Based on the above implementation environment, the embodiment of the present application provides a user data processing method, taking a flowchart of the user data processing method provided in the embodiment of the present application shown in fig. 2 as an example, where the method may be executed by the server 101 in fig. 1. As shown in fig. 2, the method comprises the steps of:

in step 201, feature data of at least one object to be identified is acquired, the feature data comprising at least one of environmental data, registration data, device data and historical behavior data of the object to be identified.

In this embodiment of the present application, the server and the electronic device are in communication connection through a wired network or a wireless network, where the electronic device may send an identification request of an object to be identified to the server, where the identification request carries an object identifier of the object to be identified, where the object identifier may be a number or an account number of the object to be identified, so long as the object identifier may correspond to one object to be identified, and this embodiment of the present application does not limit the object identifier.

In one possible implementation manner, the storage space of the server stores object identifiers of all objects to be identified and corresponding user data, and when the server receives an identification request sent by the electronic device, the server analyzes the identification request to obtain the object identifiers of the objects to be identified carried in the identification request. And acquiring the user data of the object to be identified in the storage space of the server based on the object identification of the object to be identified.

In one possible implementation, the storage space of the server may store the user data of the object to be identified, and the server divides the storage space into a target number of first storage spaces, each for storing the user data of one object to be identified. For example, the server divides the storage space into five first storage spaces, the first storage space is used for storing user data corresponding to the object to be identified, the second first storage space is used for storing user data corresponding to the object to be identified, the third first storage space is used for storing user data corresponding to the object to be identified, the fourth first storage space is used for storing user data corresponding to the object to be identified, and the fifth first storage space is used for storing user data corresponding to the object to be identified.

In one possible implementation manner, after the server obtains the user data of the object to be identified, the feature data of the object to be identified is extracted from the user data of the object to be identified. The characteristic data of the object to be identified includes at least one of environmental data, registration data, device data, and historical behavior data of the object to be identified. The environment data comprises at least one of IP address and geographic position data of the object to be identified, the registration data comprises personal information filled in the object to be identified when registering, and the personal information comprises, but is not limited to, information such as name, telephone number, identification card number and the like of the object to be identified. The device data includes a device type used by the object to be identified. The historical behavior data comprises historical browsing, purchasing, commenting and other behaviors of the object to be identified.
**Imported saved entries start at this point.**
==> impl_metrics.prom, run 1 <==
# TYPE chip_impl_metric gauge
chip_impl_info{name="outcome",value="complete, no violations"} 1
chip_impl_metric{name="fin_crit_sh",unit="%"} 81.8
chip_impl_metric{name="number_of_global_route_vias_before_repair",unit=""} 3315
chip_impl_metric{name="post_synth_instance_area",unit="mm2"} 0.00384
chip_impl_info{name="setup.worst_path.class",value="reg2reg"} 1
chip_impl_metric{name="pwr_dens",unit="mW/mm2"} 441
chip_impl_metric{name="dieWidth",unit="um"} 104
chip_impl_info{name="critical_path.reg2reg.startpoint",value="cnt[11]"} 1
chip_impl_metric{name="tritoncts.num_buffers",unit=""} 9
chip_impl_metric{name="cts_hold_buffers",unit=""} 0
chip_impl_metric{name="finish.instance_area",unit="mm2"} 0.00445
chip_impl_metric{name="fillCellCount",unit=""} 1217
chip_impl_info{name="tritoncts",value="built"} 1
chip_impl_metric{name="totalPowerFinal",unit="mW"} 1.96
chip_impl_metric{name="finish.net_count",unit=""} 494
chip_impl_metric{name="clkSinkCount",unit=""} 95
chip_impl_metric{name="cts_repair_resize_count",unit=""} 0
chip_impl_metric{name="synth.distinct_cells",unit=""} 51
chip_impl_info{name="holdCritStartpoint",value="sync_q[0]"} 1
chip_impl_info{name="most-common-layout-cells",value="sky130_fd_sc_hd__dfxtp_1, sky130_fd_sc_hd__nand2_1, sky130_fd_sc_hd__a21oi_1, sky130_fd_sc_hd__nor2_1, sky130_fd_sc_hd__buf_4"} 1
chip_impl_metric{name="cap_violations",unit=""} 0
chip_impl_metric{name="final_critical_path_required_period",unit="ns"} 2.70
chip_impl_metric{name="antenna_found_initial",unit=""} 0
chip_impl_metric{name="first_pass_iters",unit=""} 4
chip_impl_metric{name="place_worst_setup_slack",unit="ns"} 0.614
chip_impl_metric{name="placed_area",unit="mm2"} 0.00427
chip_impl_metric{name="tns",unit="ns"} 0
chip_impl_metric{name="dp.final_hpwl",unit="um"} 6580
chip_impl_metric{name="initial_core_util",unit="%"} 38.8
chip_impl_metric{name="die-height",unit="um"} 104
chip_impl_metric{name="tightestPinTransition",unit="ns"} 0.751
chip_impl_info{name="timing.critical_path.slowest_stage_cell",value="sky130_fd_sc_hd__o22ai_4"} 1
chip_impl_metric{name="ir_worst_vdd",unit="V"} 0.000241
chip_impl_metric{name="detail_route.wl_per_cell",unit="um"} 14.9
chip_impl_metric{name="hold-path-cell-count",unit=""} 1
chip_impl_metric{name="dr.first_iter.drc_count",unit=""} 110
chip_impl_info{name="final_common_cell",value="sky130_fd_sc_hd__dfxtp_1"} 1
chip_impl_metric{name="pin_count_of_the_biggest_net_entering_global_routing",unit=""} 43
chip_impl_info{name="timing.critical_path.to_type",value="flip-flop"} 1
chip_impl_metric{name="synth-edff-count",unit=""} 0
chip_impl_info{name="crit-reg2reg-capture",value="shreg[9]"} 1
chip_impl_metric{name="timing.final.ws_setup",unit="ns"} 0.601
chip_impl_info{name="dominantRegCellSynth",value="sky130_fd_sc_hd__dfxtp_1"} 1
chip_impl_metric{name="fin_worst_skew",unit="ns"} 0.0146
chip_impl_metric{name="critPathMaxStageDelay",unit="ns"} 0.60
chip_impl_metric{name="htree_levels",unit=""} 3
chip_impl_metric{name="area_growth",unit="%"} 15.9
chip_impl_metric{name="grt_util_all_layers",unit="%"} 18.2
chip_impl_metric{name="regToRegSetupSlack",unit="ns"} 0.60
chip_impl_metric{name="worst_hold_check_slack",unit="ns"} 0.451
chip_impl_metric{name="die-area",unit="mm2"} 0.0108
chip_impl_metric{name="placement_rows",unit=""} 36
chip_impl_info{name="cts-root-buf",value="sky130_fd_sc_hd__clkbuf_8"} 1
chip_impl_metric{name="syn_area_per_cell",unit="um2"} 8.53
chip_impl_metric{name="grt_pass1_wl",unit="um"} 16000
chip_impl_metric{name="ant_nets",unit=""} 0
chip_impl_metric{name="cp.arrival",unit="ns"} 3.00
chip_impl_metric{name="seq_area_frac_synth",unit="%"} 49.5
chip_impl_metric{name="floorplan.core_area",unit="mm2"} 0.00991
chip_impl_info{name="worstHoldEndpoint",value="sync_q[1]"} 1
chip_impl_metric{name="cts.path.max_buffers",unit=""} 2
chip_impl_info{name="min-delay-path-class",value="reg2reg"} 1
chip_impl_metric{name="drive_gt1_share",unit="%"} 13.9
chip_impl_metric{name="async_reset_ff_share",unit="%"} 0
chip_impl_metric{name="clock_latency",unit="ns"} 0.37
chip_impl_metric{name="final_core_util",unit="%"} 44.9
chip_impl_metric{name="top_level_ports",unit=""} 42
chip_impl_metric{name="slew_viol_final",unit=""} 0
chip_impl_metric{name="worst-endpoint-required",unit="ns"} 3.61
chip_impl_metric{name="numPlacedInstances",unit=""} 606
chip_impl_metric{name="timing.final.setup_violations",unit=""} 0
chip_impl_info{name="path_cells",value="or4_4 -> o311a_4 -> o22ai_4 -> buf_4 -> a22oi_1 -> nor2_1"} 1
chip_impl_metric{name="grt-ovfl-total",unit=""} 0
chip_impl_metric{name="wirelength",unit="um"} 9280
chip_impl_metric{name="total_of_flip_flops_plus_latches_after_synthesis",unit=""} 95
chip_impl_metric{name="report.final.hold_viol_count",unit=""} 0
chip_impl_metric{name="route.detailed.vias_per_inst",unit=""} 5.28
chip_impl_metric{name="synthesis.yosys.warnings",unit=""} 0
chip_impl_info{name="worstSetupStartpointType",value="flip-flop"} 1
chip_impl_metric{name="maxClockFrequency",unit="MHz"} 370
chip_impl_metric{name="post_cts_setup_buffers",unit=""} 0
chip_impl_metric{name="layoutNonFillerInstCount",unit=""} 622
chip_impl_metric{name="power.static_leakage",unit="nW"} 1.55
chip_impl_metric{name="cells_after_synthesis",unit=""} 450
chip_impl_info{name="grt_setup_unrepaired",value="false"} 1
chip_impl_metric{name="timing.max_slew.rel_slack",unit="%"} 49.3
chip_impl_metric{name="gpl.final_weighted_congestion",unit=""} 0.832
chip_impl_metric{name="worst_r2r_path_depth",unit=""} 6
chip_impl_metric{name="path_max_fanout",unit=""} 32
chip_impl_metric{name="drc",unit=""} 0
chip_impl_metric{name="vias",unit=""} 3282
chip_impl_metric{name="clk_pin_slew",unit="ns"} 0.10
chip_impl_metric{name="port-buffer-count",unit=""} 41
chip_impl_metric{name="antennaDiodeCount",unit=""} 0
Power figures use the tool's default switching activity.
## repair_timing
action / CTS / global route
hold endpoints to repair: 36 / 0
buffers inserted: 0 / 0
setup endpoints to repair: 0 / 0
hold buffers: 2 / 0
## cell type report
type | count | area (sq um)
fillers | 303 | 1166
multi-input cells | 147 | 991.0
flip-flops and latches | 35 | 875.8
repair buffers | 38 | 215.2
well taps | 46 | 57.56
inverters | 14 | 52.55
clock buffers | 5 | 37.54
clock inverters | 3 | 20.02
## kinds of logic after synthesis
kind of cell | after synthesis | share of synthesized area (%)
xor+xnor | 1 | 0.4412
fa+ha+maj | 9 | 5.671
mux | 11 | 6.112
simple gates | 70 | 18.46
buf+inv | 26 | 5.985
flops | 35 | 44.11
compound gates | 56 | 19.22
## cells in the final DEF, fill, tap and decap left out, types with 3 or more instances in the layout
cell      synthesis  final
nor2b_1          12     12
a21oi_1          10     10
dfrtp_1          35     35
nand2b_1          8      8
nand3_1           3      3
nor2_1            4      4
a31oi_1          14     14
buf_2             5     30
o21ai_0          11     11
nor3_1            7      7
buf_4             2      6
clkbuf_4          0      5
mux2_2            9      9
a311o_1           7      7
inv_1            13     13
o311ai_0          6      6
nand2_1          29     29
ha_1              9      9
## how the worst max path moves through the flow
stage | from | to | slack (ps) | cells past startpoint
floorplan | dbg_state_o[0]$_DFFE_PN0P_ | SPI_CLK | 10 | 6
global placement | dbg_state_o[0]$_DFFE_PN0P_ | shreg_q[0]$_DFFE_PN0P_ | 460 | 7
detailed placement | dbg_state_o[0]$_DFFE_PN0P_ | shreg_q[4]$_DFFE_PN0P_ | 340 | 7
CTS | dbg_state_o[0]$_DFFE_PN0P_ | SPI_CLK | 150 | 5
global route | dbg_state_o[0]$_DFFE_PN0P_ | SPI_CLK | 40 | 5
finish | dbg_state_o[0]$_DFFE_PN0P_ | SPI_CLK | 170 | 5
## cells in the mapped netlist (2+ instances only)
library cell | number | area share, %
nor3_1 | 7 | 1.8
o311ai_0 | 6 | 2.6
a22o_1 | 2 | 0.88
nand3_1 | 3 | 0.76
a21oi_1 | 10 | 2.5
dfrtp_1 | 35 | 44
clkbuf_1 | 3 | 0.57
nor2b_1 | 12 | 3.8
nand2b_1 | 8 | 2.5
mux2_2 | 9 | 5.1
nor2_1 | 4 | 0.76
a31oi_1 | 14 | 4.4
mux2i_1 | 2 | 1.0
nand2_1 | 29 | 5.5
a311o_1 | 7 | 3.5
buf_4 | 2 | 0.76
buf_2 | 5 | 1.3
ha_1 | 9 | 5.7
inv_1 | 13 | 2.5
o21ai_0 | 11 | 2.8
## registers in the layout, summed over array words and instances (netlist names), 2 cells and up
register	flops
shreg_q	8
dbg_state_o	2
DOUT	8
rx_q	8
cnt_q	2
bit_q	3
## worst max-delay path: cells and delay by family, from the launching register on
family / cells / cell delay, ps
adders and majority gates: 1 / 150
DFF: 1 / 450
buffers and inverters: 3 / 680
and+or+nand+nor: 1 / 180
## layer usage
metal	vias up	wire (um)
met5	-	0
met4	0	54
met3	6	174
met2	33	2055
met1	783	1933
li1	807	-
===== src/rtl/if_pkg.sv =====
// Shared fetch-side types: the entry carried from IF to ID and the ARM no-op
// that decode sees while the queue is empty.
package if_pkg;

  localparam logic [31:0] NOP_INSTR = 32'hE1A00000;

  typedef struct packed {
    logic [31:0] instruction;
    logic [31:0] pc;
    logic [31:0] pc_plus_4;
  } fetch_entry_t;

endpackage


===== src/rtl/if_id_queue.sv =====
// Small FIFO between fetch and decode: one 96-bit entry per slot, flushed
// wholesale on a taken branch, presenting a NOP to decode when empty.
module if_id_queue #(
  parameter int          DEPTH     = 2,
  parameter logic [31:0] NOP_INSTR = if_pkg::NOP_INSTR
) (
  input  logic                         clk,
  input  logic                         reset,
  input  logic                         flush,
  input  logic                         in_valid,
  output logic                         in_ready,
  input  logic [31:0]                  in_instruction,
  input  logic [31:0]                  in_pc,
  input  logic [31:0]                  in_pc_plus_4,
  output logic                         out_valid,
  input  logic                         out_ready,
  output logic [31:0]                  out_instruction,
  output logic [31:0]                  out_pc,
  output logic [31:0]                  out_pc_plus_4,
  output logic [$clog2(DEPTH+1)-1:0]   occupancy
);

  import if_pkg::fetch_entry_t;

  localparam int PTR_W = $clog2(DEPTH);
  localparam int CNT_W = $clog2(DEPTH+1);

  fetch_entry_t     mem [DEPTH];
  fetch_entry_t     wr_entry;
  fetch_entry_t     head;
  logic [PTR_W-1:0] wr_ptr;
  logic [PTR_W-1:0] rd_ptr;
  logic [CNT_W-1:0] count;
  logic             push;
  logic             pop;

  // Handshake flags come from the registered count only, so out_ready never
  // reaches in_ready combinationally.
  assign in_ready  = (count != CNT_W'(DEPTH));
  assign out_valid = (count != '0);
  assign push      = in_valid & in_ready;
  assign pop       = out_valid & out_ready;
  assign occupancy = count;

  assign wr_entry = '{instruction: in_instruction, pc: in_pc, pc_plus_4: in_pc_plus_4};
  assign head     = mem[rd_ptr];

  assign out_instruction = out_valid ? head.instruction : NOP_INSTR;
  assign out_pc          = out_valid ? head.pc          : 32'd0;
  assign out_pc_plus_4   = out_valid ? head.pc_plus_4   : 32'd0;

  // Control state: reset beats flush, flush discards any same-cycle push/pop.
  always_ff @(posedge clk) begin
    if (!reset) begin
      wr_ptr <= '0;
      rd_ptr <= '0;
      count  <= '0;
    end else if (flush) begin
      wr_ptr <= '0;
      rd_ptr <= '0;
      count  <= '0;
    end else begin
      if (push) wr_ptr <= wr_ptr + PTR_W'(1);
      if (pop)  rd_ptr <= rd_ptr + PTR_W'(1);
      count <= count + CNT_W'(push) - CNT_W'(pop);
    end
  end

  // Storage is never cleared; count alone decides what is visible.
  always_ff @(posedge clk) begin
    if (reset && !flush && push) mem[wr_ptr] <= wr_entry;
  end

endmodule


===== config.mk =====
export PLATFORM = sky130hd
export DESIGN_NAME = if_id_queue
export DESIGN_NICKNAME = d
export VERILOG_FILES = /design/src/rtl/if_pkg.sv /design/src/rtl/if_id_queue.sv
export SDC_FILE = /design/constraint.sdc
export NUM_CORES = 1
export LEC_CHECK = 0
export CAP_MARGIN = 0
export CORE_UTILIZATION = 25
export CTS_CLUSTER_SIZE = 14
export DETAILED_ROUTE_END_ITERATION = 10
export PLACE_DENSITY = 0.59
export SYNTH_ARGS = -nofsm -noshare
export SYNTH_HDL_FRONTEND = slang
export SYNTH_SLANG_ARGS = --single-unit

===== constraint.sdc =====
create_clock -name clk -period 6.3 [get_ports clk]
set_clock_uncertainty 0.2 [all_clocks]
set_input_delay 1.26 -clock clk [delete_from_list [all_inputs] [get_ports clk]]
set_output_delay 1.26 -clock clk [all_outputs]
set_load 0.01 [all_outputs]

==> Yosys cells after proc, flatten, opt, wreduce, memory -nomap -nowiden <==
Memory sizes are Yosys's and may differ from the RTL's. A register that Yosys moved wholly into a read port is not among the register bits.
Cells that the tools add are included.
W data, S select, Z words.
{ "op_classes": {"n_addsub": 4, "n_mul": 0, "div": 0, "order_cmp": 0, "eq_ne": 1, "shifts": 0, "muxes": 7, "n_bitwise": 3, "reduce_logical": 5} }
{ "op_table": {"columns": ["op", "count"], "rows": [
  ["$mux W32", 3],
  ["$mux W1", 4],
  ["$add A1 B1 Y1 const B", 2],
  ["$add A2 B1 Y2", 1],
  ["$and A1 B1 Y1", 2],
  ["$logic_and A1 B1 Y1", 2],
  ["$ne A2 B2 Y1 const B", 1],
  ["$reduce_bool A2 Y1", 1],
  ["$reduce_or A2 Y1", 1],
  ["$sub A2 B1 Y2", 1],
  ["$logic_not A1 Y1", 1],
  ["$not A1 Y1", 1]
]} }
{ "word_totals": {"ff_bits": 4, "latch_bits": 0, "ramBits": 192, "romBits": 0, "in_bits": 101, "out_inout_bits": 100, "word_cells": 24, "mem_count": 1} }
{ "mem_list": {"columns": ["name", "words", "word_bits", "rd", "rd_clocked_by_memory_dff", "write_ports", "line", "source"], "rows": [
  ["mem", 2, 96, 1, 1, 1, "if_id_queue.sv:28", "fetch_entry_t mem [DEPTH];"]
]} }

==> Longest topological paths before layout <==
{ "logic_depth": {"depth_word": 5, "ltp_mapped": 8, "mapped_depth_nobuf": 8} }

==> Worst setup path before layout <==
No wires, ideal clock.
{ "synth_timing": {"kind": "in2reg", "from": "input port reset", "to": "memory mem[0][0] (netlist name) (enable)", "setup_ns": 0.551, "arrival_ns": 5.583, "required_ns": 5.549, "setup_slack_ns": -0.034, "stages": 3, "path_buffers": 0, "cell_sequence": "nor2b_1 nand3_2 nor2_1"} }
{ "synth_between": {"elab_chain_len": 4} }
{ "synth_rtl": {"columns": ["item", "line", "source"], "rows": [
  ["from (decl)", "if_id_queue.sv:8", "input logic reset,"],
  ["$logic_and A1 B1 Y1 (2 in series)", "if_id_queue.sv:71", "if (reset && !flush && push) mem[wr_ptr] <= wr_entry;"],
  ["$mux W1", "if_id_queue.sv:71", null],
  ["$mux W1 (implied by the code)", "if_id_queue.sv:71", null],
  ["to (decl)", "if_id_queue.sv:28", null]
]} }
Every way passes these cells.

==> results_dict.tcl <==
set metrics [dict create \
    clk_pin_slew_ps 70 \
    drt-pass1-iter-count 4 \
    grt_pass1_vias 4431 \
    dr_total_vias 4174 \
    detail_route.drc_violations 0 \
    start_util_pct 25.5 \
    final-max-slew-violation-count 0 \
    globalRoute.totalOverflow 0 \
    post_cts.repair.setup_buffers 0 \
    netlist_area_um2 8070 \
    final.min_clock_period_ps 4180 \
    detail-route-antenna-nets 0 \
    clock_insertion_delay_worst_skew_ps 420 \
    synth_flop_type "sky130_fd_sc_hd__edfxtp_1" \
    clock_sinks 197 \
    pwr_density_cell_nw_per_um2 256 \
    yosys_warnings 0 \
    globalRouteTotalUtil_pct 10.2 \
    path_class "reg2out" \
    critPathRequiredTime_ps 4840 \
    detail_route.wl_per_cell_um 15.5 \
    cts-htree-levels 4 \
    drv_cap 0 \
    worstMarginPinSlew_ps 764 \
    synthesis.nets 537 \
    tritoncts "yes" \
    die_height_um 182 \
    outcome "finished clean" \
    cts.path.max_buffers 2 \
    via_per_inst 3.96 \
    grt_start_max_net_pins 97 \
    ys_async_sr_fraction_pct 0 \
    final_nets 742 \
    most_common_cell_after_layout_fill_and_taps_aside "sky130_fd_sc_hd__clkdlybuf4s50_1" \
    hold_class "reg2reg" \
    syn_inst 434 \
    total_power_mw 2.80 \
    finalWirelength_mm 16.3 \
    die_area_um2 33000 \
    drive_above_1_share_pct 16.9 \
    whs_ps 316 \
    grt_setup_unrepaired "no" \
    diodes 0 \
    portBuffers 200 \
    area_growth_syn_to_layout_pct 35.4 \
    yosysUniqueCellTypes 26 \
    post_synth_edffs 192 \
    worst_setup_path_end_kind "primary output" \
    grt_first_pass_wirelength_mm 25.2 \
    top_level_ports 201 \
    cts_root_buf "sky130_fd_sc_hd__clkbuf_16" \
    layout_worst_path_cycle_share_pct 66.4 \
    gp_congestion 0.673 \
    coreArea_um2 31600 \
    max-vdd-ir-drop_mv 0.137 \
    dpl.hpwl_mm 10.8 \
    std_cell_rows 65 \
    path_max_fanout 55 \
    final_critical_path_setup_slack_ps 2120 \
    hold_buffers 0 \
    horizontal_die_dimension_um 182 \
    antenna_violations_before_repair 1 \
    relSlewSlack_pct 49.1 \
    stdcell_count 1053 \
    timing.final.setup_violations 0 \
    critical_path_arrival_ps 2720 \
    fillCellCount 2998 \
    violation_count_after_the_first_detailed_routing_iteration 186 \
    dpl.cell_count 1022 \
    maxClockFrequency_mhz 239 \
    detailedPlace.worstSlack_ps 2550 \
    numCtsBuffers 17 \
    hold_viol 0 \
    post_cts.resized_instances 0 \
    mean_post_synth_cell_area_um2 18.6 \
    register_bit_count_reported_by_yosys 197 \
    start_kind "flip-flop" \
    p_leak_nw 3.26 \
    synth_sequential_area_ratio_pct 72.7 \
    final_cell_mix "sky130_fd_sc_hd__clkdlybuf4s50_1, sky130_fd_sc_hd__edfxtp_1, sky130_fd_sc_hd__mux2i_1, sky130_fd_sc_hd__nor2_4, sky130_fd_sc_hd__nor2_1" \
]
[power breakdown]
part / switching (mW) / internal [mW] / leakage (nW)
combinational: 0.143 / 0.163 / 1.21
sequential: 0.0111 / 1.47 / 1.79
clock: 0.495 / 0.518 / 0.263
[per-stage QoR]
stage	TNS, ps	utilization (%)	area, um^2
floorplan	-6590	-	8070
global placement	0	32.8	10400
detailed placement	0	32.8	10400
CTS	0	34.6	10900
global route	0	34.6	10900
finish	0	34.6	10900
[final timing paths]
path / from / to / slack (ps) / depth (start not counted)
setup reg to reg: occupancy[0] / mem[1][62] / 4130 / 4
hold / removal: rd_ptr / rd_ptr / 320 / 2
setup / recovery: flip-flop / out_instruction[15] / 2120 / 4
hold reg to reg: rd_ptr / rd_ptr / 320 / 2
[final cells by class]
| class | count | area (um^2) | share of cell area, % |
|---|---|---|---|
| Timing Repair Buffer | 206 | 2080 | 19.1 |
| Multi-Input combinational cell | 213 | 1910 | 17.5 |
| Clock inverter | 13 | 116 | 1.06 |
| Inverter | 4 | 15.0 | 0.137 |
| Sequential cell | 197 | 5870 | 53.7 |
| Tap cell | 402 | 503 | 4.60 |
| Clock buffer | 18 | 429 | 3.93 |
[cells by family after synthesis]
| group | Yosys count | share of synthesized area [%] |
|---|---|---|
| AOI/OAI and AO/OA | 2 | 0.294 |
| xor gates and xnor gates | 2 | 0.217 |
| adders and majority gates | 2 | 0.310 |
| buffers and inverters | 24 | 3.83 |
| DFF | 197 | 72.7 |
| muxes | 96 | 11.9 |
| and+or+nand+nor | 111 | 10.8 |
[cell usage after synthesis, types with 2 or more instances]
library cell | count | area share (%)
sky130_fd_sc_hd__buf_12 | 10 | 2.5
sky130_fd_sc_hd__buf_4 | 2 | 0.19
sky130_fd_sc_hd__buf_6 | 5 | 0.70
sky130_fd_sc_hd__clkbuf_4 | 3 | 0.28
sky130_fd_sc_hd__dfxtp_1 | 5 | 1.2
sky130_fd_sc_hd__edfxtp_1 | 192 | 71
sky130_fd_sc_hd__ha_1 | 2 | 0.31
sky130_fd_sc_hd__inv_1 | 3 | 0.14
sky130_fd_sc_hd__mux2i_1 | 96 | 12
sky130_fd_sc_hd__nand2_1 | 8 | 0.37
sky130_fd_sc_hd__nor2_1 | 29 | 1.3
sky130_fd_sc_hd__nor2_2 | 16 | 1.2
sky130_fd_sc_hd__nor2_4 | 50 | 7.0
[metal layers]
metal  vias up  wire length (um)  GRT usage (%)
met2       134              8090           17.1
met5         -                13              0
met1      2019              7090           12.4
met4         2               139           3.15
li1       2009                 -              -
met3        10              1010           3.37
[worst max-delay path: stages, from the launching register on]
cell and delay (ps):
sky130_fd_sc_hd__dfxtp_4 840, sky130_fd_sc_hd__buf_12 400, sky130_fd_sc_hd__mux2i_1 370, sky130_fd_sc_hd__nor2_4 40, sky130_fd_sc_hd__clkdlybuf4s50_1 490
[sequential cells by signal, summed over array words and instances, names as in the netlist, named ones only]
name and count:
occupancy 2, mem 192, rd_ptr 1, wr_ptr 1
(Power assumes the default switching activity.)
The server receives an identification request of the object to be identified, which is sent by the electronic device, and the identification request carries an object identifier 0001 of the object to be identified. Analyzing the identification request to obtain an object identifier 0001 carried in the identification request, determining a first storage space corresponding to the object identifier 0001 in a storage space, namely a first storage space, acquiring user data stored in the first storage space, and extracting feature data of an object to be identified from the user data stored in the first storage space, namely the feature data of the object to be identified acquired by a server.

It should be noted that, the process of obtaining the feature data of each object to be identified by the server is consistent with the process of obtaining the feature data of the first object to be identified, which is not described herein.

In step 202, feature data of at least one object to be identified is combined to obtain m feature combinations satisfying the reference condition, where m is an integer greater than or equal to 1.

In the embodiment of the present application, the process of combining the feature data of at least one object to be identified obtained in the above step 201 to obtain m feature combinations satisfying the reference condition includes the following steps 2021 to 2024.

Step 2021, performing free combination on the feature data of at least one object to be identified to obtain n feature combinations, where each feature combination includes k feature data.

In a possible implementation manner, based on the feature data of at least one object to be identified obtained in the step 201, the feature data are freely combined to obtain n feature combinations, where each feature combination includes k feature data, where n is an integer greater than m, and k is an integer greater than or equal to 1.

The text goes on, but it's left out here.